Taylor designed the Titch (Note: Originally called the Tiger Cub) as an entry in the 1964 Midget Racer Design Competition promoted by Rollason. Among the criteria requested was that it had to be a single-seater powered by a Rollason Ardem flat-four engine, design limits were ±6g, maximum wing area of 65 sq ft and a maximum weight of 750lbs. As a result of Taylor designed a high performance single-seater, the Titch based on his earlier Taylor Monoplane.

At the closing date of the competition 42 designs had been submitted.
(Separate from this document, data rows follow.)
Source: an optimization exercise on an open RTL-to-GDS flow (aim: small area, a short achievable clock period and few clock cycles). Production flows keep margins and buffers that such runs may drop. RTL that was checked went through simulation tests only; none was proved equivalent to the original.

==> flow/design.v <==
module lenet_engine (
    input  wire        clk,
    input  wire        rst,         
    input  wire        start,
    input  wire [3:0]  op,
    output wire        busy,
    output reg         done,
    output reg         act_re,
    output reg  [14:0] act_raddr,
    input  wire [15:0] act_rdata,
    output reg         act_we,
    output reg  [14:0] act_waddr,
    output reg  [15:0] act_wdata,
    output reg         wt_re,
    output reg  [18:0] wt_raddr,
    input  wire [15:0] wt_rdata
);
    localparam [14:0] IMG_BASE   = 15'd0;
    localparam [14:0] C1_BASE    = 15'd784;
    localparam [14:0] P1_BASE    = 15'd12304;
    localparam [14:0] C2_BASE    = 15'd15184;
    localparam [14:0] P2_BASE    = 15'd17744;
    localparam [14:0] H1_BASE    = 15'd18384;
    localparam [14:0] LOGIT_BASE = 15'd18784;
    localparam [18:0] WC1_BASE = 19'd0;
    localparam [18:0] BC1_BASE = 19'd500;
    localparam [18:0] WC2_BASE = 19'd520;
    localparam [18:0] BC2_BASE = 19'd20520;
    localparam [18:0] WF1_BASE = 19'd20560;
    localparam [18:0] BF1_BASE = 19'd276560;
    localparam [18:0] WF2_BASE = 19'd276960;
    localparam [18:0] BF2_BASE = 19'd280960;
    reg        busy_r;
    reg        run;           
    reg        init;          
    reg  [6:1] st;            
    reg        fwd;           
    assign busy = busy_r;
    wire s_conv = st[1] | st[3];
    wire s_pool = st[2] | st[4];
    wire s_fc   = st[5] | st[6];
    reg [2:0] kx, ky;         
    reg [9:0] z;              
    reg [4:0] ox, oy;         
    reg [8:0] k;              
    reg       k_end;          
    reg [18:0] wsave;         
    reg i_bias;               
    reg i_first;              
    wire [14:0] in_base = ({15{st[1]}} & IMG_BASE) | ({15{st[2]}} & C1_BASE) |
                          ({15{st[3]}} & P1_BASE)  | ({15{st[4]}} & C2_BASE) |
                          ({15{st[5]}} & P2_BASE)  | ({15{st[6]}} & H1_BASE);
    wire [18:0] w_base  = ({19{st[1]}} & WC1_BASE) | ({19{st[3]}} & WC2_BASE) |
                          ({19{st[5]}} & WF1_BASE) | ({19{st[6]}} & WF2_BASE);
    wire [18:0] b_base  = ({19{st[1]}} & BC1_BASE) | ({19{st[3]}} & BC2_BASE) |
                          ({19{st[5]}} & BF1_BASE) | ({19{st[6]}} & BF2_BASE);
    wire [2:0]  kx0 = s_pool ? 3'd3 : 3'd4;
    wire [9:0]  z0  = ({10{st[3]}} & 10'd19) | ({10{st[5]}} & 10'd639) | ({10{st[6]}} & 10'd399);
    wire [4:0]  o0  = ({5{st[1]}} & 5'd23) | ({5{st[2]}} & 5'd11) |
                      ({5{st[3]}} & 5'd7)  | ({5{st[4]}} & 5'd3);
    wire [8:0]  k_last = ({9{st[1] | st[2]}} & 9'd19) | ({9{st[3] | st[4]}} & 9'd39) |
                         ({9{st[5]}} & 9'd399) | ({9{st[6]}} & 9'd9);
    wire kx0_z   = (kx == 3'd0);
    wire ky0_z   = (ky == 3'd0);
    wire z0_z    = (z == 10'd0);
    wire mac_end = z0_z & (s_fc | (kx0_z & ky0_z));
    wire ox_end  = (ox == 5'd0);
    wire oy_end  = (oy == 5'd0);
    wire plane_end = ox_end & oy_end;
    wire out_end = k_end & (s_fc | plane_end);
    wire chan_next = s_fc | plane_end;               
    reg [14:0] a_step;
    always @(*) begin
        a_step = 15'd1;
        if (s_pool) begin
            if (kx == 3'd2) a_step = st[2] ? 15'd23 : 15'd7;          
        end else if (s_conv && kx0_z) begin
            if (!ky0_z)     a_step = st[1] ? 15'd24 : 15'd8;          
            else            a_step = 15'd92;                          
        end
    end
    reg [14:0] o_step;
    always @(*) begin
        if (!ox_end)
            o_step = st[1] ? -15'd115 : st[3] ? -15'd2787 : st[2] ? -15'd23 : -15'd7;
        else
            o_step = st[1] ? -15'd111 : st[3] ? -15'd2783 : 15'd1;
    end
    wire o_load = s_fc | (s_conv & plane_end);      
    wire stage_last = !fwd | st[6];
    wire start_ok = start && !busy_r;
    wire op_run   = (op == 4'd15) || (op >= 4'd1 && op <= 4'd6);
    wire out_step = run & (s_pool ? kx0_z : i_bias);
    always @(posedge clk) begin
        if (rst) begin
            busy_r <= 1'b0;
            run    <= 1'b0;
            init   <= 1'b0;
            act_re <= 1'b0;
            wt_re  <= 1'b0;
            i_bias <= 1'b0;
        end else begin
            if (start_ok) begin
                busy_r <= 1'b1;
                fwd    <= (op == 4'd15);
                st     <= (op == 4'd15) ? 6'b000001 : (6'b000001 << (op[2:0] - 3'd1));
                init   <= op_run;
            end
            if (w_end)
                busy_r <= 1'b0;
            if (init) begin
                init <= 1'b0;
                run  <= 1'b1;
                act_raddr <= in_base;
                wt_raddr  <= w_base;
                wsave     <= w_base;
                i_bias    <= 1'b0;
                act_re    <= 1'b1;
                wt_re     <= !s_pool;
            end else if (run) begin
                if (!s_pool && !i_bias && !mac_end) begin
                    act_raddr <= act_raddr + a_step;
                    wt_raddr  <= wt_raddr + 19'd1;
                end else if (!s_pool && !i_bias) begin
                    i_bias   <= 1'b1;
                    act_re   <= 1'b0;
                    wt_raddr <= b_base + {10'd0, k};
                    if (chan_next)
                        wsave <= wt_raddr + 19'd1;
                    act_raddr <= o_load ? in_base : act_raddr + o_step;
                end else if (s_pool && !kx0_z) begin
                    act_raddr <= act_raddr + a_step;
                end else begin
                    i_bias   <= 1'b0;
                    wt_raddr <= wsave;
                    if (s_pool)
                        act_raddr <= act_raddr + o_step;
                    act_re <= 1'b1;
                    if (out_end) begin
                        act_re <= 1'b0;
                        wt_re  <= 1'b0;
                        run    <= 1'b0;
                        if (!stage_last) begin
                            st   <= st << 1;
                            init <= 1'b1;
                        end
                    end
                end
            end
        end
    end
    always @(posedge clk) begin
        if (init) begin
            kx <= kx0; ky <= 3'd4; z <= z0; ox <= o0; oy <= o0; k <= 9'd0;
            k_end <= 1'b0;
            i_first <= 1'b1;
        end else if (run) begin
            if (out_step) begin
                kx <= kx0; ky <= 3'd4; z <= z0;
                i_first <= 1'b1;
                if (chan_next) begin
                    ox <= o0; oy <= o0; k <= k + 9'd1;
                    k_end <= (k + 9'd1 == k_last);
                end else if (ox_end) begin
                    ox <= o0; oy <= oy - 5'd1;
                end else
                    ox <= ox - 5'd1;
            end else if (!i_bias) begin
                i_first <= 1'b0;
                if (s_fc) begin
                    z <= z - 10'd1;
                end else if (!kx0_z || s_pool) begin
                    kx <= kx - 3'd1;
                end else begin
                    kx <= 3'd4;
                    if (!ky0_z)
                        ky <= ky - 3'd1;
                    else begin
                        ky <= 3'd4;
                        z  <= z - 10'd1;
                    end
                end
            end
        end
    end
    reg d_end, r_end, m_end, a_end, w_end;
    reg d_bias, d_pool, d_first, d_last, d_relu;
    reg r_first, r_last, r_relu, r_pool;
    reg m_first, m_last, m_relu;
    reg fin, fin_relu;
    reg signed [15:0] a_r;
    reg [7:0] bd_one, bd_two, bd_neg;        
    reg [31:0] s_r, c_r;
    reg [31:0] acc;
    wire cmd_end = (out_step && out_end && stage_last) || (start_ok && !op_run);
    wire fin_nx  = m_last || (r_last && r_pool);
    always @(posedge clk) begin
        if (rst) begin
            d_end <= 1'b0; r_end <= 1'b0; m_end <= 1'b0; a_end <= 1'b0; w_end <= 1'b0;
            done  <= 1'b0;
            d_last <= 1'b0; r_last <= 1'b0; m_last <= 1'b0;
            d_pool <= 1'b0; r_pool <= 1'b0;
            fin    <= 1'b0;
            act_we <= 1'b0;
        end else begin
            d_end <= cmd_end;
            r_end <= d_end;
            m_end <= r_end;
            a_end <= m_end;
            w_end <= a_end;
            done  <= w_end;
            d_last <= out_step;
            d_pool <= run && s_pool;
            r_last <= d_last;
            r_pool <= d_pool;
            m_last <= r_last && !r_pool;
            fin    <= fin_nx;
            act_we <= fin;
        end
    end
    wire [16:0] wx = {wt_rdata, 1'b0};
    reg  [7:0] bo, bt, bn;
    integer j;
    always @(*) begin
        for (j = 0; j < 8; j = j + 1) begin
            bo[j] = wx[2*j] ^ wx[2*j+1];
            bt[j] = (wx[2*j+2] ^ wx[2*j+1]) & ~(wx[2*j] ^ wx[2*j+1]);
            bn[j] = wx[2*j+2] & ~(wx[2*j+1] & wx[2*j]);
        end
    end
    reg [31:0] row [0:8];
    reg [16:0] sel;
    integer i2;
    always @(*) begin
        row[8] = 32'hAAAB0000;              
        for (i2 = 0; i2 < 8; i2 = i2 + 1) begin
            sel = (({17{bd_one[i2]}} & {a_r[15], a_r}) | ({17{bd_two[i2]}} & {a_r, 1'b0})) ^
                  {17{bd_neg[i2]}};
            row[i2] = {15'd0, ~sel[16], sel[15:0]} << (2*i2);
            row[8]  = row[8] | ({31'd0, bd_neg[i2]} << (2*i2));
        end
    end
    function [63:0] csa;                    
        input [31:0] x, y, w;
        csa = {((x & y) | (x & w) | (y & w)) << 1, x ^ y ^ w};
    endfunction
    wire [63:0] l1a = csa(row[0], row[1], row[2]);
    wire [63:0] l1b = csa(row[3], row[4], row[5]);
    wire [63:0] l1c = csa(row[6], row[7], row[8]);
    wire [63:0] l2a = csa(l1a[31:0], l1a[63:32], l1b[31:0]);
    wire [63:0] l2b = csa(l1b[63:32], l1c[31:0], l1c[63:32]);
    wire [63:0] l3a = csa(l2a[31:0], l2a[63:32], l2b[31:0]);
    wire [63:0] l4a = csa(l3a[31:0], l3a[63:32], l2b[63:32]);
    wire [31:0] acc_in = m_first ? 32'd0 : acc;
    wire [31:0] acc_sum = acc_in + s_r + c_r;
    always @(posedge clk) begin
        d_bias  <= i_bias;
        d_first <= i_first && !i_bias;
        d_relu  <= !s_pool && !st[6];
        a_r <= d_bias ? 16'sd256 : $signed(act_rdata);
        bd_one <= bo; bd_two <= bt; bd_neg <= bn;
        r_first <= d_first; r_relu <= d_relu;
        s_r <= l4a[31:0];
        c_r <= l4a[63:32];
        m_first <= r_first; m_relu <= r_relu;
        acc[31:24] <= acc_sum[31:24];
        acc[7:0]   <= acc_sum[7:0];
        if (r_pool) begin
            if (r_first || (a_r > $signed(acc[23:8])))
                acc[23:8] <= a_r;
        end else
            acc[23:8] <= acc_sum[23:8];
        fin_relu <= r_pool ? 1'b0 : m_relu;
        if (start_ok)
            act_waddr <= (op == 4'd15) ? (C1_BASE - 15'd1) :
                         ({15{op[2:0] == 3'd1}} & (C1_BASE - 15'd1)) |
                         ({15{op[2:0] == 3'd2}} & (P1_BASE - 15'd1)) |
                         ({15{op[2:0] == 3'd3}} & (C2_BASE - 15'd1)) |
                         ({15{op[2:0] == 3'd4}} & (P2_BASE - 15'd1)) |
                         ({15{op[2:0] == 3'd5}} & (H1_BASE - 15'd1)) |
                         ({15{op[2:0] == 3'd6}} & (LOGIT_BASE - 15'd1));
        else if (fin)
            act_waddr <= act_waddr + 15'd1;
        act_wdata <= (fin_relu && acc[31]) ? 16'd0 : acc[23:8];
    end
endmodule
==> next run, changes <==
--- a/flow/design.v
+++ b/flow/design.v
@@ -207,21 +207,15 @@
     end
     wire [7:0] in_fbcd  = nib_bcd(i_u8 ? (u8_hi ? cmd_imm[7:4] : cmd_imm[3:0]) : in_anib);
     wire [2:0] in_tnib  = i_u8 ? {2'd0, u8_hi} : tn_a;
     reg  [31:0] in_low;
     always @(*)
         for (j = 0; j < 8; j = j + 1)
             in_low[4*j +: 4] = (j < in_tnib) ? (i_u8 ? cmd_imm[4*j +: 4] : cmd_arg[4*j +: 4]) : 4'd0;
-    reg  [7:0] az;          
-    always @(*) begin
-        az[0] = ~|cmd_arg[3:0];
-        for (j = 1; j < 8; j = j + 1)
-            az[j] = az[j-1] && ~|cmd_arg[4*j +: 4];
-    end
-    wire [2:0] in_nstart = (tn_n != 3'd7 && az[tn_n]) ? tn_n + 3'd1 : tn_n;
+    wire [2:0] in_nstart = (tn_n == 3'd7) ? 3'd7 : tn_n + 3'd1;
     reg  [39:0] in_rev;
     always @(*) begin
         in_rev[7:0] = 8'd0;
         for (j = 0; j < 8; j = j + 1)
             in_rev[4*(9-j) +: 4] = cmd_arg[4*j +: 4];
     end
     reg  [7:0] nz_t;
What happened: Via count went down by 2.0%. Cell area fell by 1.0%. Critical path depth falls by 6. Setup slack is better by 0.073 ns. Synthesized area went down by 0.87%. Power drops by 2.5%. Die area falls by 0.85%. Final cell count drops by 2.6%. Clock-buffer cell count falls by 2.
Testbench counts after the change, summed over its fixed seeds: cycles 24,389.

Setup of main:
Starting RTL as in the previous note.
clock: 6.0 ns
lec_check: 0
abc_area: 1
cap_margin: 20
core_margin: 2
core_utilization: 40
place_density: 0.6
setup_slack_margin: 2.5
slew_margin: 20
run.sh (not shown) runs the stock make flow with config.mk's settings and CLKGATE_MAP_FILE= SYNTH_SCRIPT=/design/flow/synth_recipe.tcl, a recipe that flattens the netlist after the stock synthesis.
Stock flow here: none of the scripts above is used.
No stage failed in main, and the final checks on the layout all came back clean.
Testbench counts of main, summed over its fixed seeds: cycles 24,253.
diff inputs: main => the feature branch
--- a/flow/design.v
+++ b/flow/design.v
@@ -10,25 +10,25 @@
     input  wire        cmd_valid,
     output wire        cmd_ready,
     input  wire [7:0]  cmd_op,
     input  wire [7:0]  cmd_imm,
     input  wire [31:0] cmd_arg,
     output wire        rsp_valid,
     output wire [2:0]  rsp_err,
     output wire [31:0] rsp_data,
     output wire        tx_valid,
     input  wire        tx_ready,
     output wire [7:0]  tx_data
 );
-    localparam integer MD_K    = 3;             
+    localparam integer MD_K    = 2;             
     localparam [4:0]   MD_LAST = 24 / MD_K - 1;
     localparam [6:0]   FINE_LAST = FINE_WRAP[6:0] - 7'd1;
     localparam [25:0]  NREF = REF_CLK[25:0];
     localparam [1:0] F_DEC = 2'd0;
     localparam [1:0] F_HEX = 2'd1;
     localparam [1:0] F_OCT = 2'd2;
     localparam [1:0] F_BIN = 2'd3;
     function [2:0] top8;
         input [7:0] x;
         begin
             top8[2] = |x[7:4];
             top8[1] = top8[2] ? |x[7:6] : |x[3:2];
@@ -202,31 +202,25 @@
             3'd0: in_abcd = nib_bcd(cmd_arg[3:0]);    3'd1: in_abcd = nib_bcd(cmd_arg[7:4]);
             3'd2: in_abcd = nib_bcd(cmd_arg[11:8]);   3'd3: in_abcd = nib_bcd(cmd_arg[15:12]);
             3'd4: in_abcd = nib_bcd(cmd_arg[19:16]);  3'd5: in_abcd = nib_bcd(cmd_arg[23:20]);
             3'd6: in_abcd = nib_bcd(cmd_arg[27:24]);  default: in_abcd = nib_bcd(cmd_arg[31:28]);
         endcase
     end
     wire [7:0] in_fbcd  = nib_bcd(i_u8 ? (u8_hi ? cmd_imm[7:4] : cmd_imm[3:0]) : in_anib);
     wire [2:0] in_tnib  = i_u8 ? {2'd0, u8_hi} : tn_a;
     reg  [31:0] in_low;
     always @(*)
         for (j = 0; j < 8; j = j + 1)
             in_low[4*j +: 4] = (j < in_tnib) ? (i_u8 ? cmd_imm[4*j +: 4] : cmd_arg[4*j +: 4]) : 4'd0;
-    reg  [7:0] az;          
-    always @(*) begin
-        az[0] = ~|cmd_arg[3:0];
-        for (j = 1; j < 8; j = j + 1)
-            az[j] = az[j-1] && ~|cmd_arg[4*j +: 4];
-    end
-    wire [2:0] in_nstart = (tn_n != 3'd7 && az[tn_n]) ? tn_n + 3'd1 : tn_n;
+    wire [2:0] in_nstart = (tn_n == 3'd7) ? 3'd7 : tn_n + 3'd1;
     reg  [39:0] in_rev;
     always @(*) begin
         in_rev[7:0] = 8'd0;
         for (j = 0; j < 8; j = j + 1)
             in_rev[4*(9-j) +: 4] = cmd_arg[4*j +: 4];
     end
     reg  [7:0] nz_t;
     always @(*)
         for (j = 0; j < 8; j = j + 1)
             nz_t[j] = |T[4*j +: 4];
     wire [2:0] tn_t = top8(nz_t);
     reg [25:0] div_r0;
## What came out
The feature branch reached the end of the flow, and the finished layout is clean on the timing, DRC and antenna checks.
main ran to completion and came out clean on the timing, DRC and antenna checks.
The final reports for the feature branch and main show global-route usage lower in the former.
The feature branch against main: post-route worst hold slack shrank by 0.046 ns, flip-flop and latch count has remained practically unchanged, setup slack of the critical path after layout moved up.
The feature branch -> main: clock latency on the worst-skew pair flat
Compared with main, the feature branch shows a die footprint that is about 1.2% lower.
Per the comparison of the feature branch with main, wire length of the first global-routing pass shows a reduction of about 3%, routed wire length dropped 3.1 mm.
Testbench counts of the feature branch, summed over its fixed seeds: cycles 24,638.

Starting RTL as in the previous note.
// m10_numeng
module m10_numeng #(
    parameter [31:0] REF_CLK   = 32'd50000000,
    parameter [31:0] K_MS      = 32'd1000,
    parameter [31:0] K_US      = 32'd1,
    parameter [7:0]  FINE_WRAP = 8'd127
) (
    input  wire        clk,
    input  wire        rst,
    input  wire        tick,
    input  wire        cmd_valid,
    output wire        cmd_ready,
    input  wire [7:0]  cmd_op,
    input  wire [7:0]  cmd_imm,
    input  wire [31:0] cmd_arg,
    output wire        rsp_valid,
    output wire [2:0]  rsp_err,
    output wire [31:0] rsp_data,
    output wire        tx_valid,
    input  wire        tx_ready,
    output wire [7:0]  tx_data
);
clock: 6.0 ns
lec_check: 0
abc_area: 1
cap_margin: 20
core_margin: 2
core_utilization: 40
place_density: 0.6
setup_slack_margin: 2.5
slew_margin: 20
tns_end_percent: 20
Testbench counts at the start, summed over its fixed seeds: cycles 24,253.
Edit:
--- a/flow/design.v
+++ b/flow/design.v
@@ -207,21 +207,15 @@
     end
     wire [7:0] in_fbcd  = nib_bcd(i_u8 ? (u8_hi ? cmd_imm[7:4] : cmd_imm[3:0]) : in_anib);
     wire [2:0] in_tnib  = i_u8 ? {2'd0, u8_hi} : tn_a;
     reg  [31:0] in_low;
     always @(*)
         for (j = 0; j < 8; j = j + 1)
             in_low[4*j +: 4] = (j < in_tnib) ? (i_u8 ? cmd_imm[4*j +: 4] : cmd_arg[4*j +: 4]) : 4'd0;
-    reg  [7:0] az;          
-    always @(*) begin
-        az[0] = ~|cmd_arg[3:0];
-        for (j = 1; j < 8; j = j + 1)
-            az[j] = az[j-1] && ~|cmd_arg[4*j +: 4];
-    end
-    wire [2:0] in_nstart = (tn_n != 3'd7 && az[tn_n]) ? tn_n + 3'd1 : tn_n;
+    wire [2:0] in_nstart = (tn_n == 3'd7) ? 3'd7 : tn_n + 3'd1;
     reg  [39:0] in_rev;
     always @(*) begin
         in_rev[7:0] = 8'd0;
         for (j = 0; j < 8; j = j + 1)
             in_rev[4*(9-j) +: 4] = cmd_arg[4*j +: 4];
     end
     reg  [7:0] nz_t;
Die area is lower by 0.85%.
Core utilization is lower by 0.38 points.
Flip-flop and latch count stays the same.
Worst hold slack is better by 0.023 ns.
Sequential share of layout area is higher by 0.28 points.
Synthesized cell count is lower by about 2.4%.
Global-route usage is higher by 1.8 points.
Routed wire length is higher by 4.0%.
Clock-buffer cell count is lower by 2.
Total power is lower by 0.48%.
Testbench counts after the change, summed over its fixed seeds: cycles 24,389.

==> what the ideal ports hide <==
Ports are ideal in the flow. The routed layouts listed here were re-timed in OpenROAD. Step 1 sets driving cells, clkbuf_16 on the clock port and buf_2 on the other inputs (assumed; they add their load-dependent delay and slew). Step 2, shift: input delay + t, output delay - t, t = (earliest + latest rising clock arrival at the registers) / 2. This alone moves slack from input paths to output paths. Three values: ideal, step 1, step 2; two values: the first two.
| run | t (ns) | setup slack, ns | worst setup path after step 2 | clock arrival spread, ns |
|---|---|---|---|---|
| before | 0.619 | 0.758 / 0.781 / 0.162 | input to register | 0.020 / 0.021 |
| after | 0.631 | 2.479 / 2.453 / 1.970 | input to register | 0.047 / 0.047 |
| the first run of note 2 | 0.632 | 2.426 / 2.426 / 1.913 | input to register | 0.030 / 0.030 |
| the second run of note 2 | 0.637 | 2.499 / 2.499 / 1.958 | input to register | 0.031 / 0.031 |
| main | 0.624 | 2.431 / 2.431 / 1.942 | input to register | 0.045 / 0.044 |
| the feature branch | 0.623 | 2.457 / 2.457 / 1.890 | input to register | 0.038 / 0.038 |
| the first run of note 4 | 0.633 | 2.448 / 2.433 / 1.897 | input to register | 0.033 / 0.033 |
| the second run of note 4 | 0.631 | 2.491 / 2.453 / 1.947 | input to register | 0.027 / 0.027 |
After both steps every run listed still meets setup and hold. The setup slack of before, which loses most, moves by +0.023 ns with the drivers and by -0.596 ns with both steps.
The winner was a project named Beta, with the Titch placing second.

Taylor built the prototype, registered G-ATYO, at Leigh-on-Sea, Essex between 1965 and 1966. The Titch first flew at Southend Airport on 4 January 1967.

The designer John Taylor was killed when the prototype Titch crashed at Southend on 16 May 1967. The marketing of plans for both his aircraft designs were taken on by his wife and later his son.

As of 2011, 40 examples had been completed and flown.

==Design==
The Titch is a single-seat low-wing cantilever monoplane of all wood construction, similar to the Monoplane. It has fewer metal fittings than the earlier design, and full size wing rib plans are supplied for the tapered wing panels. With a cruise speed in the region of 160 mph (260 km/h), it is an effective cross-country touring aircraft, and is also fully aerobatic. Many builders install a Continental or Lycoming engine, some examples have been built with Rotax, and Walter Mikron engines.